DrugBank has grown significantly in the past 5 years with perhaps the most significant changes happening between release 2.0 and 3.0. This progressive data content expansion is summarized in . As can be seen from this table, going from version 2.0 to 3.0, there has been a 40% increase in the number of data fields for each drug entry. Likewise there has been a 130% increase in the number of computed structure parameters, an 80% increase in the number of external database links, a 67% increase in the number of experimental drugs, a 46% increase in the number of food–drug interactions, a 42% increase in the total number of drug targets, a 20% increase in the number of possible DrugBank queries, a 13% increase in the number of FDA-approved drug targets, a 12% increase in the number of biotech and nutraceutical drugs and a 6% increase in the number of FDA-approved small molecule drugs.

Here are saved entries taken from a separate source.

--- config.mk ---
export PLATFORM = sky130hd
export DESIGN_NAME = mm_req_decode
export DESIGN_NICKNAME = d
export VERILOG_FILES = /design/src/rtl/mm_bus_pkg.sv /design/src/rtl/mm_vp_pkg.sv /design/src/rtl/mm_req_decode.sv
export SDC_FILE = /design/constraint.sdc
export NUM_CORES = 1
export LEC_CHECK = 0
export BUFFER_PORTS_ARGS = -buffer_cell sky130_fd_sc_hd__buf_2
export CORE_AREA = 2 2 93 95
export CTS_CLUSTER_SIZE = 20
export DETAILED_ROUTE_END_ITERATION = 7
export DIE_AREA = 0 0 95 97
export PLACE_DENSITY = 0.61
export SKIP_CTS_REPAIR_TIMING = 1
export SLEW_MARGIN = 20
export SYNTH_ARGS = -nofsm -noshare
export SYNTH_HDL_FRONTEND = slang
export SYNTH_SLANG_ARGS = --single-unit
--- constraint.sdc ---
create_clock -name clk_i -period 1.35 [get_ports clk_i]
set_clock_uncertainty 0.2 [all_clocks]
set_input_delay 0.27 -clock clk_i [delete_from_list [all_inputs] [get_ports clk_i]]
set_output_delay 0.27 -clock clk_i [all_outputs]
set_load 0.1 [all_outputs]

Comparison between the coverage in DrugBank 1.0, 2.0 and DrugBank 3.0
In addition to significantly expanding the data content in DrugBank, a major effort has been directed at improving the quality of DrugBank’s existing data. Hundreds of drug descriptions, mechanisms of action and pharmacological summaries have been either re-written or expanded. Likewise, hundreds of new drug and drug–target references were collected, checked and added. Similarly, extensive checks have been performed on all of DrugBank’s small molecule structures to confirm that they exhibit the correct chirality and stereochemistry. In particular, we developed a custom structure-checking program that used direct structure comparison (via a Mol file) of each of DrugBank’s structures against the corresponding structures in other databases (PubChem, ChEBI, ChemSpider, etc.). Any DrugBank structure that did not match with the corresponding structure in one or more of these external databases was flagged. A total of 340 structures were identified with potential structural errors or discrepancies. Each of these was assessed and/or corrected manually by a team of trained chemists. In many cases the DrugBank structure was correct and the external database structure was found to be in error, in other cases the DrugBank structure was determined to be in error and was subsequently corrected.
In addition to completing extensive data integrity checks for all of DrugBank’s chemical data, the drug target information in DrugBank 3.0 has been significantly improved. Now most of DrugBank’s approved-drug targets are prioritized by relevance, with each target being classified by its primary mode of action. One mode-of-action category lists targets known to confer the desired pharmacological effects, while the other lists targets with unknown or unintended pharmacological effects (many of which account for side effects). In addition to our implementation of an improved target classification scheme, DrugBank 3.0 now formally separates drug-action targets from drug transporters, drug carriers and pro-drug conversion enzymes. Note that in DrugBank, carriers are considered separate from transporters as carriers move drugs around the body, while transporters move drugs into and around the cell. This kind of target separation should make drug-target studies somewhat easier and substantially more informative.
While many visible ‘front-end’ enhancements have been implemented, DrugBank’s back-end has also been significantly enhanced. In particular, all of DrugBank’s data has been converted to an easily parsed XML format. This should make data downloads and the development of data extraction routines much simpler and far faster for programmers and database developers.